**EXERCISE DIRECTIONS:** Return the lines from the line containing "cmd_v <= 1'b1; cmd_k <= K_SEND_START;" through the last line of the material below, exactly as they appear and with no others.

**AVAILABLE RECORDS:**

This design comes from an exercise in tuning for small area and a short achievable clock period on the open sky130 flow, not from production work. Function was checked by simulation only, so behaviour that the tests miss may differ from the original.

==> flow/design.v <==
module dse_debounce #(
    parameter W = 16
) (
    input  wire         clk,
    input  wire         rst,
    input  wire         fine,
    input  wire         pin_n,      
    output wire         done,
    output wire [W-1:0] dur
);
    reg         pressed;
    reg         released;
    reg [W-1:0] held;
    wire         active     = ~pin_n;
    wire [W-1:0] held_inc   = (&held) ? held : held + 1'b1;
    wire         n_pressed  = active ? 1'b1 : pressed;
    wire         n_released = (!active && held != 0) ? 1'b1 : released;
    wire [W-1:0] n_held     = active ? held_inc : held;
    wire         complete   = n_pressed & n_released;
    assign done = fine & complete;
    assign dur  = n_held;
    always @(posedge clk) begin
        if (rst) begin
            pressed  <= 1'b0;
            released <= 1'b0;
            held     <= {W{1'b0}};
        end else if (fine) begin
            if (complete) begin
                pressed  <= 1'b0;
                released <= 1'b0;
                held     <= {W{1'b0}};
            end else begin
                pressed  <= n_pressed;
                released <= n_released;
                held     <= n_held;
            end
        end
    end
endmodule
module dse_compensate #(
    parameter signed [15:0] TRIM_CENTI = 16'sd0
) (
    input  wire        [19:0] raw,    
    input  wire        [15:0] t1,     
    input  wire signed [15:0] t2,
    input  wire signed [15:0] t3,
    output wire signed [15:0] temp
);
    wire signed [39:0] raw_s = {20'd0, raw};
    wire signed [39:0] t1_s  = {24'd0, t1};
    wire signed [39:0] t2_s  = {{24{t2[15]}}, t2};
    wire signed [39:0] t3_s  = {{24{t3[15]}}, t3};
    wire signed [39:0] a     = (raw_s >>> 3) - (t1_s <<< 1);
    wire signed [39:0] p1    = a * t2_s;
    wire signed [39:0] var1  = p1 >>> 11;
    wire signed [39:0] d     = (raw_s >>> 4) - t1_s;
    wire signed [39:0] dd    = (d * d) >>> 12;
    wire signed [39:0] p2    = dd * t3_s;
    wire signed [39:0] var2  = p2 >>> 14;
    wire signed [39:0] tfine = var1 + var2;
    wire signed [39:0] tc    = (tfine * 40'sd5 + 40'sd128) >>> 8;
    wire signed [39:0] tt    = tc + {{24{TRIM_CENTI[15]}}, TRIM_CENTI};
    assign temp = (tt < -40'sd4000) ? -16'sd4000 :
                  (tt >  40'sd8500) ?  16'sd8500 : tt[15:0];
endmodule
module dse_core (
    input  wire        clk,
    input  wire        rst,             
    input  wire        fine,            
    input  wire        coarse,          
    input  wire        sec,             
    input  wire        btnA_n,          
    input  wire        btnB_n,          
    input  wire        srst,            
    input  wire        bus_evt,         
    input  wire        bus_nack,
    input  wire        bus_data_ready,  
    input  wire        bus_stop,        
    input  wire [7:0]  bus_rdata,
    output wire [1:0]  mode_o,
    output wire        disp_req,
    output wire [4:0]  hours_o,
    output wire [5:0]  minutes_o,
    output wire [5:0]  seconds_o,
    output wire [15:0] avg_temp,
    output wire        avg_valid,
    output wire        sensor_fault,
    output wire [3:0]  sensor_state,
    output wire        cmd_valid,
    output wire [2:0]  cmd_kind,
    output wire [6:0]  cmd_addr,
    output wire [7:0]  cmd_data
);
    localparam integer HELD_W          = 16;
    localparam [6:0]   SLAVE_ADDR      = 7'h76;
    localparam [7:0]   REG_CALIB       = 8'h88;
    localparam [7:0]   REG_CTRL_MEAS   = 8'hF4;
    localparam [7:0]   CTRL_MEAS_VALUE = 8'h21;
    localparam [7:0]   REG_STATUS      = 8'hF3;
    localparam [7:0]   REG_TEMP        = 8'hFA;
    localparam [7:0]   READY_MASK      = 8'h01;
    localparam         READY_WHEN_SET  = 1'b1;
    localparam integer IDLE_TIMEOUT    = 300;
    localparam [1:0] M_TEMP = 2'd0, M_CLOCK = 2'd1, M_EHOUR = 2'd2, M_EMIN = 2'd3;
    localparam [3:0] PS_READ_CAL   = 4'd0,
                     PS_WRITE_CAL  = 4'd1,
                     PS_CFG_DONE   = 4'd2,
                     PS_STAT_CFG   = 4'd3,
                     PS_STATUS     = 4'd4,
                     PS_WAIT_MEAS  = 4'd5,
                     PS_START_READ = 4'd6,
                     PS_READING    = 4'd7,
                     PS_ERROR      = 4'd8;
    localparam [2:0] K_SEND_SINGLE = 3'b000,
                     K_SEND_START  = 3'b001,
                     K_SEND_FINISH = 3'b011,
                     K_RECV_SINGLE = 3'b100,
                     K_RECV_START  = 3'b101,
                     K_RECV_CONT   = 3'b110,
                     K_RECV_FINISH = 3'b111;
    wire              doneA, doneB;
    wire [HELD_W-1:0] durA, durB;
    dse_debounce #(.W(HELD_W)) u_dbA (
        .clk(clk), .rst(rst), .fine(fine), .pin_n(btnA_n), .done(doneA), .dur(durA));
    dse_debounce #(.W(HELD_W)) u_dbB (
        .clk(clk), .rst(rst), .fine(fine), .pin_n(btnB_n), .done(doneB), .dur(durB));
    reg [1:0] mode;
    reg [8:0] idle_cnt;
    wire durA_1_50   = (durA >= 1) && (durA <= 50);
    wire durA_1_90   = (durA >= 1) && (durA <= 90);
    wire durA_100_300 = (durA >= 100) && (durA <= 300);
    always @(posedge clk) begin
        if (rst) begin
            mode     <= M_TEMP;
            idle_cnt <= 9'd0;
        end else if (fine) begin
            if (mode == M_CLOCK) begin
                if (idle_cnt + 9'd1 == IDLE_TIMEOUT) begin
                    mode     <= M_TEMP;
                    idle_cnt <= 9'd0;
                end else begin
                    idle_cnt <= idle_cnt + 9'd1;
                end
            end else if (doneA) begin
                case (mode)
                    M_TEMP: begin
                        if (durA_1_90)         mode <= M_CLOCK;
                        else if (durA_100_300) mode <= M_EHOUR;
                    end
                    M_EHOUR: if (durA_1_50) mode <= M_EMIN;
                    M_EMIN:  if (durA_1_50) mode <= M_TEMP;
                    default: ;
                endcase
            end
        end
    end
    reg [4:0] hh;
    reg [5:0] mm, ss;
    reg [4:0] hh1;
    reg [5:0] mm1, ss1;
    always @(*) begin
        hh1 = hh; mm1 = mm; ss1 = ss;
        if (sec) begin
            if (ss == 6'd59) begin
                ss1 = 6'd0;
                if (mm == 6'd59) begin
                    mm1 = 6'd0;
                    hh1 = (hh == 5'd23) ? 5'd0 : hh + 5'd1;
                end else begin
                    mm1 = mm + 6'd1;
                end
            end else begin
                ss1 = ss + 6'd1;
            end
        end
    end
    wire inc_b = fine && doneB && (durB >= 1) && (durB <= 50);
    always @(posedge clk) begin
        if (rst) begin
            hh <= 5'd0;
            mm <= 6'd0;
            ss <= 6'd0;
        end else begin
            hh <= hh1;
            mm <= mm1;
            ss <= ss1;
            if (inc_b && mode == M_EHOUR)
                hh <= (hh1 == 5'd23) ? 5'd0 : hh1 + 5'd1;
            if (inc_b && mode == M_EMIN)
                mm <= (mm1 == 6'd59) ? 6'd0 : mm1 + 6'd1;
        end
    end
    reg  [3:0]  ps;
    reg  [2:0]  byte_idx;
    reg  [2:0]  burst_cnt;
    reg  [7:0]  scratch [0:5];
    reg  [15:0] cal_t1;
    reg  [15:0] cal_t2;
    reg  [15:0] cal_t3;
    reg         cal_valid;
    reg         cmd_v;
    reg  [2:0]  cmd_k;
    reg  [7:0]  cmd_d;
    wire ps_waiting = (ps == PS_WRITE_CAL) || (ps == PS_STAT_CFG) || (ps == PS_STATUS) ||
                      (ps == PS_WAIT_MEAS) || (ps == PS_START_READ) || (ps == PS_READING);
    wire ps_idle    = (ps == PS_READ_CAL) || (ps == PS_CFG_DONE);
    wire ev_srst   = srst;
    wire ev_nack   = !srst && bus_evt && bus_nack && (ps != PS_ERROR);
    wire ev_bus    = !srst && bus_evt && !bus_nack && ps_waiting;
    wire ev_coarse = coarse && ps_idle;    
    wire status_ready = READY_WHEN_SET ? ((bus_rdata & READY_MASK) != 8'd0)
                                       : ((bus_rdata & READY_MASK) == 8'd0);
    wire        sample_valid = ev_bus && (ps == PS_READING) && (byte_idx != 3'd0);
    wire [19:0] raw_code     = {scratch[0], bus_rdata, 4'b0000};
    wire signed [15:0] sample;
    dse_compensate u_comp (
        .raw(raw_code), .t1(cal_t1), .t2(cal_t2), .t3(cal_t3), .temp(sample));
    integer i;
    always @(posedge clk) begin
        if (rst) begin
            ps        <= PS_READ_CAL;
            byte_idx  <= 3'd0;
            burst_cnt <= 3'd0;
            for (i = 0; i < 6; i = i + 1)
                scratch[i] <= 8'd0;
            cal_t1    <= 16'd0;
            cal_t2    <= 16'd0;
            cal_t3    <= 16'd0;
            cal_valid <= 1'b0;
            cmd_v     <= 1'b0;
            cmd_k     <= 3'd0;
            cmd_d     <= 8'd0;
        end else begin
            cmd_v <= 1'b0;
            cmd_k <= 3'd0;
            cmd_d <= 8'd0;
            if (ev_srst) begin
                ps        <= cal_valid ? PS_CFG_DONE : PS_READ_CAL;
                byte_idx  <= 3'd0;
                burst_cnt <= 3'd0;
            end else if (ev_nack) begin
                ps <= PS_ERROR;
            end else if (ev_bus) begin
                case (ps)
                    PS_WRITE_CAL: begin
                        if (burst_cnt == 3'd0) begin
                            cmd_v <= 1'b1; cmd_k <= K_RECV_START; cmd_d <= 8'd0;
                            burst_cnt <= 3'd1;
                        end else begin
                            scratch[byte_idx] <= bus_rdata;
                            if (byte_idx == 3'd5) begin
                                cal_t1    <= {scratch[1], scratch[0]};
                                cal_t2    <= {scratch[3], scratch[2]};
                                cal_t3    <= {bus_rdata, scratch[4]};
                                cal_valid <= 1'b1;
                                ps        <= PS_CFG_DONE;
                                byte_idx  <= 3'd0;
                                burst_cnt <= 3'd0;
                            end else begin
                                byte_idx  <= byte_idx + 3'd1;
                                burst_cnt <= burst_cnt + 3'd1;
                                cmd_v <= 1'b1;
                                cmd_k <= (byte_idx == 3'd4) ? K_RECV_FINISH : K_RECV_CONT;
                                cmd_d <= 8'd0;
                            end
                        end
                    end
                    PS_STAT_CFG: begin
                        cmd_v <= 1'b1; cmd_k <= K_SEND_FINISH; cmd_d <= CTRL_MEAS_VALUE;
                        ps <= PS_STATUS;
                    end
                    PS_STATUS: begin
                        cmd_v <= 1'b1; cmd_k <= K_SEND_SINGLE; cmd_d <= REG_STATUS;
                        ps <= PS_WAIT_MEAS;
                        burst_cnt <= 3'd0;
                    end
                    PS_WAIT_MEAS: begin
                        if (burst_cnt == 3'd0) begin
                            cmd_v <= 1'b1; cmd_k <= K_RECV_SINGLE; cmd_d <= 8'd0;
                            burst_cnt <= 3'd1;
                        end else if (status_ready) begin
                            cmd_v <= 1'b1; cmd_k <= K_SEND_SINGLE; cmd_d <= REG_TEMP;
                            ps <= PS_START_READ;
                            burst_cnt <= 3'd0;
                        end else begin
                            cmd_v <= 1'b1; cmd_k <= K_SEND_SINGLE; cmd_d <= REG_STATUS;
                            burst_cnt <= 3'd0;
                        end
                    end
                    PS_START_READ: begin
                        cmd_v <= 1'b1; cmd_k <= K_RECV_START; cmd_d <= 8'd0;
                        ps <= PS_READING;
                        byte_idx  <= 3'd0;
                        burst_cnt <= 3'd1;
                    end
                    PS_READING: begin
                        scratch[byte_idx] <= bus_rdata;
                        if (byte_idx == 3'd0) begin
                            cmd_v <= 1'b1; cmd_k <= K_RECV_FINISH; cmd_d <= 8'd0;
                            byte_idx  <= 3'd1;
                            burst_cnt <= 3'd2;
                        end else begin
                            ps        <= PS_CFG_DONE;
                            byte_idx  <= 3'd0;
                            burst_cnt <= 3'd0;
                        end
                    end
                    default: ;
                endcase
            end else if (ev_coarse) begin
                if (ps == PS_READ_CAL) begin
                    cmd_v <= 1'b1; cmd_k <= K_SEND_SINGLE; cmd_d <= REG_CALIB;
                    ps <= PS_WRITE_CAL;
                end else begin
                    cmd_v <= 1'b1; cmd_k <= K_SEND_START; cmd_d <= REG_CTRL_MEAS;
                    ps <= PS_STAT_CFG;
                end
                byte_idx  <= 3'd0;
                burst_cnt <= 3'd0;
            end
        end
    end
    reg signed [15:0] win [0:9];
    reg        [3:0]  count;
    reg signed [15:0] avg;
    reg               avg_v;
    reg signed [19:0] win_sum;
    integer j;
    always @(*) begin
        win_sum = 20'sd0;
        for (j = 0; j < 10; j = j + 1)
            win_sum = win_sum + ((count == j) ? {{4{sample[15]}}, sample}
                                              : {{4{win[j][15]}}, win[j]});
    end
    wire signed [19:0] win_mean = win_sum / 20'sd10;    
    always @(posedge clk) begin
        if (rst) begin
            for (i = 0; i < 10; i = i + 1)
                win[i] <= 16'sd0;
            count <= 4'd0;
            avg   <= 16'sd0;
            avg_v <= 1'b0;
        end else if (sample_valid) begin
            win[count] <= sample;
            if (count == 4'd9) begin
                avg   <= win_mean[15:0];
                avg_v <= 1'b1;
                count <= 4'd0;
            end else begin
                count <= count + 4'd1;
            end
        end
    end
    assign mode_o       = mode;
    assign disp_req     = (mode != M_TEMP);
    assign hours_o      = hh;
    assign minutes_o    = mm;
    assign seconds_o    = ss;
    assign avg_temp     = avg;
    assign avg_valid    = avg_v;
    assign sensor_fault = (ps == PS_ERROR);
    assign sensor_state = ps;
    assign cmd_valid    = cmd_v;
    assign cmd_kind     = cmd_k;
    assign cmd_addr     = cmd_v ? SLAVE_ADDR : 7'd0;
    assign cmd_data     = cmd_d;
endmodule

**EXERCISE RESULT:**
                    cmd_v <= 1'b1; cmd_k <= K_SEND_START; cmd_d <= REG_CTRL_MEAS;
                    ps <= PS_STAT_CFG;
                end
                byte_idx  <= 3'd0;
                burst_cnt <= 3'd0;
            end
        end
    end
    reg signed [15:0] win [0:9];
    reg        [3:0]  count;
    reg signed [15:0] avg;
    reg               avg_v;
    reg signed [19:0] win_sum;
    integer j;
    always @(*) begin
        win_sum = 20'sd0;
        for (j = 0; j < 10; j = j + 1)
            win_sum = win_sum + ((count == j) ? {{4{sample[15]}}, sample}
                                              : {{4{win[j][15]}}, win[j]});
    end
    wire signed [19:0] win_mean = win_sum / 20'sd10;    
    always @(posedge clk) begin
        if (rst) begin
            for (i = 0; i < 10; i = i + 1)
                win[i] <= 16'sd0;
            count <= 4'd0;
            avg   <= 16'sd0;
            avg_v <= 1'b0;
        end else if (sample_valid) begin
            win[count] <= sample;
            if (count == 4'd9) begin
                avg   <= win_mean[15:0];
                avg_v <= 1'b1;
                count <= 4'd0;
            end else begin
                count <= count + 4'd1;
            end
        end
    end
    assign mode_o       = mode;
    assign disp_req     = (mode != M_TEMP);
    assign hours_o      = hh;
    assign minutes_o    = mm;
    assign seconds_o    = ss;
    assign avg_temp     = avg;
    assign avg_valid    = avg_v;
    assign sensor_fault = (ps == PS_ERROR);
    assign sensor_state = ps;
    assign cmd_valid    = cmd_v;
    assign cmd_kind     = cmd_k;
    assign cmd_addr     = cmd_v ? SLAVE_ADDR : 7'd0;
    assign cmd_data     = cmd_d;
endmodule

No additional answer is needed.